Jorge Jardón, más allá

Un corresponsal ejemplar, una figura insustituible

Me llama Venancio Martínez para decirme que Jorge Jardón ha muerto. Jorge Jardón, corresponsal ejemplar de LA NUEVA ESPAÑA en las tierras del Occidente, era una figura inevitable e insustituible en Navia que, poco a poco, se fue desvaneciendo. Se le veía por las calles a la caza de la noticia, se le veía en cualquier esquina encendiendo un cigarrillo. Se le veía asomado a un ventanuco de la gran fachada del cine Fantasio, a la entrada de Navia, como siempre fumando y como siempre viendo pasar el tiempo como si fuera un filósofo estoico. Le saludábamos: "¡Eh, Jorge!", y él guiñaba un ojo. Cuantas menos palabras se dijeran, mejor. Cuando le llevaron a la residencia de Luarca, se sabía que ya no volvería a poner sus pies en Navia. Él fue el primero en saberlo. Murió en Jarrio, todo un alarde de jotas: Jorge Jardón, en Jarrio. ¡Qué nombres magníficos!
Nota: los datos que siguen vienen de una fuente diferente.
--- config.mk ---
export PLATFORM = sky130hd
export DESIGN_NAME = viterbi_decoder_k4
export DESIGN_NICKNAME = d
export VERILOG_FILES = /design/src/rtl/viterbi_decoder_k4.sv
export SDC_FILE = /design/constraint.sdc
export NUM_CORES = 1
export LEC_CHECK = 0
export ABC_AREA = 1
export CAP_MARGIN = 40
export CORE_ASPECT_RATIO = 0.8
export CORE_MARGIN = 5
export CORE_UTILIZATION = 45
export CTS_CLUSTER_SIZE = 40
export DETAILED_ROUTE_END_ITERATION = 10
export HOLD_SLACK_MARGIN = 0.12
export PLACE_DENSITY = 0.65
export SYNTH_ARGS = -nofsm -noshare
export SYNTH_HDL_FRONTEND = slang
export SYNTH_SLANG_ARGS = --single-unit
--- constraint.sdc ---
create_clock -name clk -period 13 [get_ports clk]
set_clock_uncertainty 0.05 [all_clocks]
set_input_delay 1.3 -clock clk [delete_from_list [all_inputs] [get_ports clk]]
set_output_delay 1.3 -clock clk [all_outputs]
set_load 0.005 [all_outputs]
--- src/rtl/viterbi_decoder_k4.sv ---
// Hard-decision Viterbi decoder for the rate-1/2, K=4 code (G1=1111, G0=1101), 8-state ACS with
// register-exchange survivors. Define VITERBI_ERR_CNT_EN to add the err_cnt output.
module viterbi_decoder_k4 #(
  parameter int unsigned TB_DEPTH = 24,
  parameter int unsigned PM_W     = 6
) (
  input  logic       clk,
  input  logic       rst,
  input  logic       in_valid,
  input  logic [1:0] in_sym,
  output logic       out_valid,
  output logic       out_bit
`ifdef VITERBI_ERR_CNT_EN
  ,
  output logic [15:0] err_cnt
`endif
);

  localparam int unsigned FillW = $clog2(TB_DEPTH + 1);

  logic [PM_W-1:0]     pm_q   [8];
  logic [PM_W-1:0]     pm_d   [8];
  logic [PM_W-1:0]     acs    [8];
  logic                sel    [8];
  logic [TB_DEPTH-1:0] surv_q [8];
  logic [TB_DEPTH-1:0] surv_d [8];
  logic [FillW-1:0]    fill_q;
  logic [PM_W-1:0]     pm_min;
  logic [2:0]          best;
  logic                out_valid_q;
  logic                out_bit_q;

  // Encoder output for input bit u leaving state s = {u(n-1), u(n-2), u(n-3)}.
  function automatic logic [1:0] expected_sym(input logic [2:0] s, input logic u);
    return {u ^ s[2] ^ s[1] ^ s[0], u ^ s[2] ^ s[0]};
  endfunction

  function automatic logic [1:0] branch_metric(input logic [1:0] d);
    return {1'b0, d[1]} + {1'b0, d[0]};
  endfunction

  for (genvar n = 0; n < 8; n++) begin : g_acs
    localparam logic [2:0] Nxt   = 3'(n);
    localparam logic [2:0] Pred0 = {Nxt[1:0], 1'b0};
    localparam logic [2:0] Pred1 = {Nxt[1:0], 1'b1};

    logic [1:0]    bm0, bm1;
    logic [PM_W:0] sum0, sum1;
    logic [PM_W-1:0] cand0, cand1;

    assign bm0   = branch_metric(in_sym ^ expected_sym(Pred0, Nxt[2]));
    assign bm1   = branch_metric(in_sym ^ expected_sym(Pred1, Nxt[2]));
    assign sum0  = {1'b0, pm_q[Pred0]} + {{(PM_W - 1){1'b0}}, bm0};
    assign sum1  = {1'b0, pm_q[Pred1]} + {{(PM_W - 1){1'b0}}, bm1};
    assign cand0 = sum0[PM_W] ? '1 : sum0[PM_W-1:0];
    assign cand1 = sum1[PM_W] ? '1 : sum1[PM_W-1:0];

    // Strict compare so that a tie keeps the x=0 predecessor.
    assign sel[n]    = cand1 < cand0;
    assign acs[n]    = sel[n] ? cand1 : cand0;
    assign pm_d[n]   = acs[n] - pm_min;
    assign surv_d[n] = sel[n] ? {surv_q[Pred1][TB_DEPTH-2:0], Nxt[2]}
                              : {surv_q[Pred0][TB_DEPTH-2:0], Nxt[2]};
  end

  always_comb begin
    pm_min = acs[0];
    for (int i = 1; i < 8; i++) begin
      if (acs[i] < pm_min) pm_min = acs[i];
    end
  end

  // Descending scan leaves the lowest-index zero-metric state.
  always_comb begin
    best = '0;
    for (int i = 7; i >= 0; i--) begin
      if (pm_q[i] == '0) best = 3'(i);
    end
  end

  always_ff @(posedge clk or negedge rst) begin
    if (!rst) begin
      for (int i = 0; i < 8; i++) begin
        pm_q[i]   <= (i == 0) ? '0 : PM_W'(8);
        surv_q[i] <= '0;
      end
      fill_q      <= '0;
      out_valid_q <= 1'b0;
      out_bit_q   <= 1'b0;
    end else begin
      out_valid_q <= in_valid && (fill_q == FillW'(TB_DEPTH));
      if (in_valid) begin
        for (int i = 0; i < 8; i++) begin
          pm_q[i]   <= pm_d[i];
          surv_q[i] <= surv_d[i];
        end
        out_bit_q <= surv_q[best][TB_DEPTH-1];
        if (fill_q != FillW'(TB_DEPTH)) fill_q <= fill_q + 1'b1;
      end
    end
  end

  assign out_valid = out_valid_q;
  assign out_bit   = out_bit_q;

`ifdef VITERBI_ERR_CNT_EN
  logic [15:0] err_q;
  logic [16:0] err_sum;

  // The normalization minimum is the best-path metric growth for this step.
  assign err_sum = {1'b0, err_q} + 17'(pm_min);

  always_ff @(posedge clk or negedge rst) begin
    if (!rst) begin
      err_q <= '0;
    end else if (in_valid) begin
      err_q <= err_sum[16] ? 16'hFFFF : err_sum[15:0];
    end
  end

  assign err_cnt = err_q;
`endif

endmodule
Jorge Jardón era hombre de una jovialidad adusta. Un filósofo itinerante y antidogmático, porque nunca tuvo la tentación de ser un filósofo académico. Y, sin embargo, debajo de aquella pelambre gris, de su rostro grande, cada vez más amarillento y sin afeitar, de aquellos ojillos coronados de arrugas (las "arrugas de la risa", les dicen), había mucha sabiduría y mucho conocimiento de las personas, a las que calificaba con un lenguaje antiguo o poco usado. Así, decía de alguien que era "versallesco", cosa que sólo podía habérsele ocurrido a Jorge Jardón.

Su exterior era el de un "clochard", pero por dentro tenía un alma infantil incontaminada. Era uno de esos niños que nunca llegan a ser el primero de la clase, porque según el maestro "son distraídos, se distraen con cualquier cosa, hasta con el vuelo de una mosca". Pero esas distracciones son propias de un poeta. Jorge Jardón era un poeta de la vida, de su propia vida: vivió una vida hermosa. Los que le conocían amaban al niño que había en él. Y Jorge, con disimulo de niño malo, encendía otro pitillo. Venancio Martínez era uno de sus incondicionales. Si yo andaba por Navia, íbamos los tres a cenar y a comer, y me sorprendía que Venancio no le dijera algo, porque, más que comer, fumaba, cigarrillo tras cigarrillo. "Ya le dije más de mil veces que no fume tanto", me decía el bueno de Venancio, "pero no me hace ningún caso. Él va a su aire". Era independiente como pocos. No aceptaba consejos ni siquiera de los amigos. Los amigos estaban para quererle. Entre ellos se encontraba Álvaro Delgado. Extraña simetría de la muerte: mueren los dos casi al mismo tiempo.

Jorge Jardón vivió a su manera. Los tres últimos años fueron verdaderamente malos: le acometieron diversos achaques, le cortaron las dos piernas, ya no podía valerse por si mismo. Pero sus últimos momentos le compensaron de tanto sufrimiento, de tanta agonía, de tanta resistencia sin esperanza: murió dulcemente.